Rising Liability Insurance Rates Hurt Family Practices

It is becoming increasingly difficult for family practice physicians to even obtain medical liability insurance let alone afford it. More and more insurance companies are deciding not to underwrite any medical liability insurance. Literally, in most states there are only few who will offer it. The increasing rate of malpractice lawsuits is to blame for this. Juries are awarding multi million dollar settlements and it is forcing many doctors to close the doors on their family practices.

The problem is concurrent with other problems; doctor A closes his family practice so all of the patients rush to doctor B, now Dr. B is on overload and his patients are unhappy because of lengthy wait times and the vicious cycle continues. It has already been obvious as most family practices no longer deliver babies due to the ever rising costs of OB insurance. Also, most have stopped performing any surgical procedures because they simply can not afford the insurance premiums.

This does not work like auto insurance either, regardless if a doctor has had a malpractice lawsuit against him or not, the premiums remain the same as well as whether or not the carrier will even write the policy. This is certainly posing a problem for family practice doctors or doctors in general who have to limit the scope of their services. Doctors are literally becoming afraid of assisting high risk patients because of the consequences and ramifications that could follow.

If something does not change soon what will happen is people will not be able to get health care when it is most needed and it is due to two factors: availability of liability insurance and affordability. Another result from this is that most family practices who were always about to receive discount health insurance reimbursements such as Medicaid and such, no longer can because they can not simply afford to. Liability insurance companies simply claim that there is zero stability in the market of liability insurance due to the puerile lawsuits and the astronomical awards that juries are handing out.

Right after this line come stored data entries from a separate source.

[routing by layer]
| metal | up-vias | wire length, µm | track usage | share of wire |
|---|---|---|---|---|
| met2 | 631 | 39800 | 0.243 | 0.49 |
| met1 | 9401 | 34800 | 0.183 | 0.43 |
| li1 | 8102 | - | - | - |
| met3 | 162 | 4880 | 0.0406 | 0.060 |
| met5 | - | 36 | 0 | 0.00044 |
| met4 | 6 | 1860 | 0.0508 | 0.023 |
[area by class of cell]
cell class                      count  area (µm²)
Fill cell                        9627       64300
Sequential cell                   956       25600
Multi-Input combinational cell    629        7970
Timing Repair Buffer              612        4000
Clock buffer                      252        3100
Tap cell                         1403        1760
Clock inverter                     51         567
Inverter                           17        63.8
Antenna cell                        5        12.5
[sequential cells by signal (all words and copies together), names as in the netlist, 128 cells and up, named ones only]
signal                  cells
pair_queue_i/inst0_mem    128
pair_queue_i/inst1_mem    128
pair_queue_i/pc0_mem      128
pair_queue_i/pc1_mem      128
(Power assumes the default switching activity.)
### src/laa_bus_pkg.sv
package laa_bus_pkg;

    ////////////////////////////////////////////////////////////
    // Register file traffic
    ////////////////////////////////////////////////////////////

    // One write into the LAA register file
    typedef struct packed {
        logic        en;    // Write strobe
        logic [4:0]  addr;  // LAA register index
        logic [31:0] data;
    } laa_wr_t;

    // Engine operand addresses, read back in the same cycle
    typedef struct packed {
        logic [4:0] addr_a;  // First vector element
        logic [4:0] addr_b;  // Second vector element
    } laa_pair_t;

    ////////////////////////////////////////////////////////////
    // Core side
    ////////////////////////////////////////////////////////////

    // Register write back into the core, one cycle pulse
    typedef struct packed {
        logic        reg_write;  // Core regfile write enable
        logic [4:0]  rd;         // Core destination register
        logic [31:0] data;       // LAA register contents
    } laa_resp_t;

endpackage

This is causing family practices and doctors everywhere to watch every move that they make to avoid being sued. It is further raising medical costs because a doctor is running countless and sometimes unnecessary tests to ensure his medical security. All of these possible unneeded tests take money away from those who really need medical treatment. Now guess who ends up having to foot the bill for all of this? The government and the taxpayers.

Then, this process affects employers because they no longer want to provide employee insurance or cut the insurance that they do offer because rates climb so high that they can not afford it either. The only foreseeable way to get the system back on track is to begin with eliminating the numerous amounts of petty lawsuits. Beginning with this will perhaps get the system back on track and instill some validity back into America hence, achieving the ultimate goal which is to provide everyone with quality health care and instill the values of family practice.